Determination of the antibacterial Activity of the Compounds of the formulae (I), (II) according to the invention

(1) The compounds of the invention were tested against 2 gram-positive bacteria according to literature methods (Pierce c.g.; Uppuluri p.; teisman a.r.; Wormley jr.f.l.; Mowat e.; Ramage g.; Lopez-ribot j.l.nat. protoc.2008,3, 1494-: staphylococcus aureus (s.aureus), staphylococcus albus (s.albus), and 3 gram-negative bacteria: antibacterial activity of Escherichia coli (E.coli), Vibrio parahaemolyticus (V.parahaemolyticus), and Vibrio anguillarum (V.anguillarum).

(2) Antibacterial Activity of Compounds of the invention

Wherein the compound of formula (II) has significant antibacterial activity against Staphylococcus albus (S.albus), Staphylococcus aureus (S.aureus), Escherichia coli (E.coli), and Vibrio parahaemolyticus (V.parahaemolyticus).
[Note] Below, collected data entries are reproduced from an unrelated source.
==> src/rtl/int_arbiter_if.sv <==
// Bus and core-handshake bundle for the interrupt arbiter.
// The arbiter takes the slave side; the bus fabric / core model takes the master side.
interface int_arbiter_if;
    logic        ic_we;
    logic [31:0] ic_adr;
    logic [31:0] ic_wdata;
    logic [31:0] ic_rdata;
    logic        int_ack_i;
    logic        int_req_o;
    logic [4:0]  int_id_o;

    modport slave (
        input  ic_we, ic_adr, ic_wdata, int_ack_i,
        output ic_rdata, int_req_o, int_id_o
    );

    modport master (
        output ic_we, ic_adr, ic_wdata, int_ack_i,
        input  ic_rdata, int_req_o, int_id_o
    );
endinterface
--- src/flat_wrapper.sv ---
// flat-port wrapper written by rule: the top's interface ports become plain ports
module uart_tx_fifo_flat 
#(
  parameter int CLKS_PER_BIT = 10000,
  parameter int DATA_BITS    = 8,
  parameter int PARITY       = 0,
  parameter int STOP_BITS    = 1,
  parameter int FIFO_DEPTH   = 16
)
  (clk, reset, uart_tx, busy, bus_data, bus_ok, bus_full, bus_overflow, bus_level);
  uart_tx_fifo_if #(.DATA_BITS(DATA_BITS), .FIFO_DEPTH(FIFO_DEPTH)) bus_i ();
  input  logic clk;
  input  logic reset;
  output logic uart_tx;
  output logic busy;
  input wire logic [$bits(bus_i.data)-1:0] bus_data;
  input wire logic [$bits(bus_i.ok)-1:0] bus_ok;
  output wire logic [$bits(bus_i.full)-1:0] bus_full;
  output wire logic [$bits(bus_i.overflow)-1:0] bus_overflow;
  output wire logic [$bits(bus_i.level)-1:0] bus_level;
  assign bus_i.data = bus_data;
  assign bus_i.ok = bus_ok;
  assign bus_full = bus_i.full;
  assign bus_overflow = bus_i.overflow;
  assign bus_level = bus_i.level;
  uart_tx_fifo #(.CLKS_PER_BIT(CLKS_PER_BIT), .DATA_BITS(DATA_BITS), .PARITY(PARITY), .STOP_BITS(STOP_BITS), .FIFO_DEPTH(FIFO_DEPTH)) u_core (.clk(clk), .reset(reset), .bus(bus_i), .uart_tx(uart_tx), .busy(busy));
endmodule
The antibacterial activity against staphylococcus albus (s.albus) was comparable to that of Ciprofloxacin (Ciprofloxacin), which is a positive control, and the Minimum Inhibitory Concentration (MIC) was 0.312 μ M, as shown in table 1.

TABLE 1 inhibitory Activity of the Compounds of the formula (I) and formula (II) of the present invention against bacteria

The invention provides an antibacterial agent, which is characterized by comprising a compound of formula (I) or formula (II) or a pharmaceutically acceptable salt thereof as an active ingredient, is used for preventing or treating related diseases caused by staphylococcus albus (S.albus), staphylococcus aureus (S.aureus), vibrio parahaemolyticus (V.parahaemolyticus) or escherichia coli (E.coli), and raw materials can be produced on a large scale through fungal fermentation without being limited by resources, so that the antibacterial agent has a wide application prospect.

Claims

1. A marine fungus Phoma sp, which is characterized in that the strain preservation information is as follows:

the name of the depository: china general microbiological culture Collection center; the address of the depository: western road No.1, north west city of township, beijing, institute of microbiology, china academy of sciences; the preservation date is as follows: year 2017, month 4 and day 1; the preservation number is: CGMCC No. 13881; and (3) classification and naming: phoma (A) to (B)Phoma sp.)。
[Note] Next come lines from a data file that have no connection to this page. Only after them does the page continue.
==> src/rtl/pwm_cfg_pkg.sv <==
// pwm_cfg_pkg: register map, frame geometry and FSM states for the SPI PWM config controller
package pwm_cfg_pkg;
  localparam int NUM_REGS    = 5;
  localparam int ADDR_W      = 7;
  localparam int DATA_W      = 8;
  localparam int SYNC_STAGES = 2;
  localparam int FRAME_BITS  = 16;
  localparam logic [6:0] ADDR_EN_OUT_7_0  = 7'h00;
  localparam logic [6:0] ADDR_EN_OUT_15_8 = 7'h01;
  localparam logic [6:0] ADDR_EN_PWM_7_0  = 7'h02;
  localparam logic [6:0] ADDR_EN_PWM_15_8 = 7'h03;
  localparam logic [6:0] ADDR_PWM_DUTY    = 7'h04;
  typedef enum logic [1:0] {IDLE, SHIFT, COMMIT} state_t;
endpackage

==> src/rtl/spi_pwm_cfg_ctrl_if.sv <==
// spi_pwm_cfg_ctrl_if: SPI pin bundle between the bus master and the config controller
interface spi_pwm_cfg_ctrl_if;
  logic sclk;
  logic copi;
  logic ncs;
  modport master (output sclk, copi, ncs);
  modport slave  (input sclk, copi, ncs);
endinterface

==> src/rtl/sync_edge.sv <==
// sync_edge: multi-flop pin synchronizer with rise/fall detection on the synchronized level
module sync_edge #(
  parameter int   STAGES  = 2,
  parameter logic RST_VAL = 1'b0
) (
  input  logic clk,
  input  logic rst,
  input  logic i_d,
  output logic o_rise,
  output logic o_fall
);
  logic [STAGES-1:0] r_sync;
  logic [STAGES:0]   r_vld;
  logic              r_prev;
  logic              w_q;
  // Edges stay masked until the chain and r_prev hold real pin samples, so a pin
  // that differs from RST_VAL at reset release never looks like an edge.
  always_ff @(posedge clk) begin
    if (rst) begin
      r_sync <= {STAGES{RST_VAL}};
      r_prev <= RST_VAL;
      r_vld  <= '0;
    end else begin
      r_sync <= {r_sync[STAGES-2:0], i_d};
      r_prev <= r_sync[STAGES-1];
      r_vld  <= {r_vld[STAGES-1:0], 1'b1};
    end
  end
  assign w_q    = r_sync[STAGES-1];
  assign o_rise = r_vld[STAGES] & w_q & ~r_prev;
  assign o_fall = r_vld[STAGES] & ~w_q & r_prev;
endmodule

==> src/rtl/spi_pwm_cfg_ctrl.sv <==
// spi_pwm_cfg_ctrl: SPI-slave write-only config port committing 16-bit frames into PWM registers
module spi_pwm_cfg_ctrl #(
  parameter int NUM_REGS    = pwm_cfg_pkg::NUM_REGS,
  parameter int ADDR_W      = pwm_cfg_pkg::ADDR_W,
  parameter int DATA_W      = pwm_cfg_pkg::DATA_W,
  parameter int SYNC_STAGES = pwm_cfg_pkg::SYNC_STAGES
) (
  input  logic                 clk,
  input  logic                 rst,
  spi_pwm_cfg_ctrl_if.slave    spi,
  output logic [DATA_W-1:0]    en_reg_out_7_0,
  output logic [DATA_W-1:0]    en_reg_out_15_8,
  output logic [DATA_W-1:0]    en_reg_pwm_7_0,
  output logic [DATA_W-1:0]    en_reg_pwm_15_8,
  output logic [DATA_W-1:0]    pwm_duty_cycle,
  output logic                 cfg_wr_pulse,
  output logic                 cfg_err_pulse
);
  import pwm_cfg_pkg::*;
  localparam int FW = 1 + ADDR_W + DATA_W;
  localparam int AW = $clog2(NUM_REGS);
  logic                             w_sclk_rise, w_sclk_fall_unused;
  logic                             w_ncs_rise, w_ncs_fall;
  logic                             w_copi;
  logic [SYNC_STAGES-1:0]           r_copi_sync;
  state_t                           r_state;
  logic [FW-1:0]                    r_shift;
  logic [4:0]                       r_cnt;
  logic [NUM_REGS-1:0][DATA_W-1:0]  r_regs;
  logic                             r_wr, r_err;
  logic                             w_full, w_write, w_commit, w_drop;
  logic [ADDR_W-1:0]                w_addr;
  logic [DATA_W-1:0]                w_data;
  sync_edge #(.STAGES(SYNC_STAGES), .RST_VAL(1'b0)) u_sclk (
    .clk(clk), .rst(rst), .i_d(spi.sclk), .o_rise(w_sclk_rise), .o_fall(w_sclk_fall_unused)
  );
  sync_edge #(.STAGES(SYNC_STAGES), .RST_VAL(1'b1)) u_ncs (
    .clk(clk), .rst(rst), .i_d(spi.ncs), .o_rise(w_ncs_rise), .o_fall(w_ncs_fall)
  );
  // copi goes through the same depth as sclk so each bit lines up with its clock edge
  always_ff @(posedge clk) begin
    if (rst) r_copi_sync <= '0;
    else     r_copi_sync <= {r_copi_sync[SYNC_STAGES-2:0], spi.copi};
  end
  assign w_copi   = r_copi_sync[SYNC_STAGES-1];
  assign w_full   = r_cnt == 5'(FRAME_BITS);
  assign w_write  = r_shift[FW-1];
  assign w_addr   = r_shift[FW-2 -: ADDR_W];
  assign w_data   = r_shift[DATA_W-1:0];
  assign w_commit = w_full & w_write & (w_addr < ADDR_W'(NUM_REGS));
  // complete read frames are dropped without flagging an error
  assign w_drop   = ~w_commit & ~(w_full & ~w_write);
  always_ff @(posedge clk) begin
    if (rst) begin
      r_state <= IDLE;
      r_shift <= '0;
      r_cnt   <= '0;
      r_regs  <= '0;
      r_wr    <= 1'b0;
      r_err   <= 1'b0;
    end else begin
      r_wr  <= 1'b0;
      r_err <= 1'b0;
      case (r_state)
        IDLE: if (w_ncs_fall) begin
          r_state <= SHIFT;
          r_shift <= '0;
          r_cnt   <= '0;
        end
        SHIFT: begin
          if (w_sclk_rise) begin
            r_shift <= {r_shift[FW-2:0], w_copi};
            r_cnt   <= (r_cnt == 5'(FRAME_BITS + 1)) ? r_cnt : r_cnt + 5'd1;
          end
          if (w_ncs_rise) r_state <= COMMIT;
        end
        COMMIT: begin
          r_state <= IDLE;
          r_wr    <= w_commit;
          r_err   <= w_drop;
          if (w_commit) r_regs[w_addr[AW-1:0]] <= w_data;
        end
        default: r_state <= IDLE;
      endcase
    end
  end
  assign en_reg_out_7_0  = r_regs[AW'(ADDR_EN_OUT_7_0)];
  assign en_reg_out_15_8 = r_regs[AW'(ADDR_EN_OUT_15_8)];
  assign en_reg_pwm_7_0  = r_regs[AW'(ADDR_EN_PWM_7_0)];
  assign en_reg_pwm_15_8 = r_regs[AW'(ADDR_EN_PWM_15_8)];
  assign pwm_duty_cycle  = r_regs[AW'(ADDR_PWM_DUTY)];
  assign cfg_wr_pulse    = r_wr;
  assign cfg_err_pulse   = r_err;
endmodule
2. A compound of formula (I), formula (II), or a pharmaceutically acceptable salt thereof, wherein the compound of formula (I), formula (II) has the structure:

3. a process for the simultaneous preparation of a compound of formula (I) and a compound of formula (II) as defined in claim 2, characterized in that it comprises the following steps: firstly, carrying out strain culture on marine fungus Phoma sp as defined in claim 1 in a strain culture medium, then carrying out fermentation culture on the marine fungus in a fermentation culture medium to obtain a fermentation product, leaching the fermentation product for 2-6 times by using ethyl acetate, merging ethyl acetate leaching liquor, carrying out reduced pressure concentration to obtain a crude extract, and carrying out chromatographic separation to respectively obtain compounds of formula (I) and formula (II); wherein the strain culture medium contains glucose, yeast extract, peptone, agar, crude sea salt and water; the fermentation culture medium contains rice, crude sea salt and water; the chromatographic separation is sequentially carried out by normal phase silica gel column chromatographic separation, gel column chromatographic separation and high performance liquid chromatographic separation.

4. An antibacterial agent characterized by comprising a compound of formula (I) or formula (II) according to claim 2 or a pharmaceutically acceptable salt thereof as an active ingredient.

5. Preparation of anti-staphylococcus albus from marine fungus Phoma sp as claimed in claim 1Staphylococcus albus) Staphylococcus aureus (1)S.aureus) Vibrio parahaemolyticus: (Vibrio parahaemolyticus) Or Escherichia coli (Escherichia coli) The use of (1) in medicine.

6. Use of the marine fungus Phoma sp. as claimed in claim 1 for the preparation of compounds of formula (I), formula (II) as claimed in claim 2.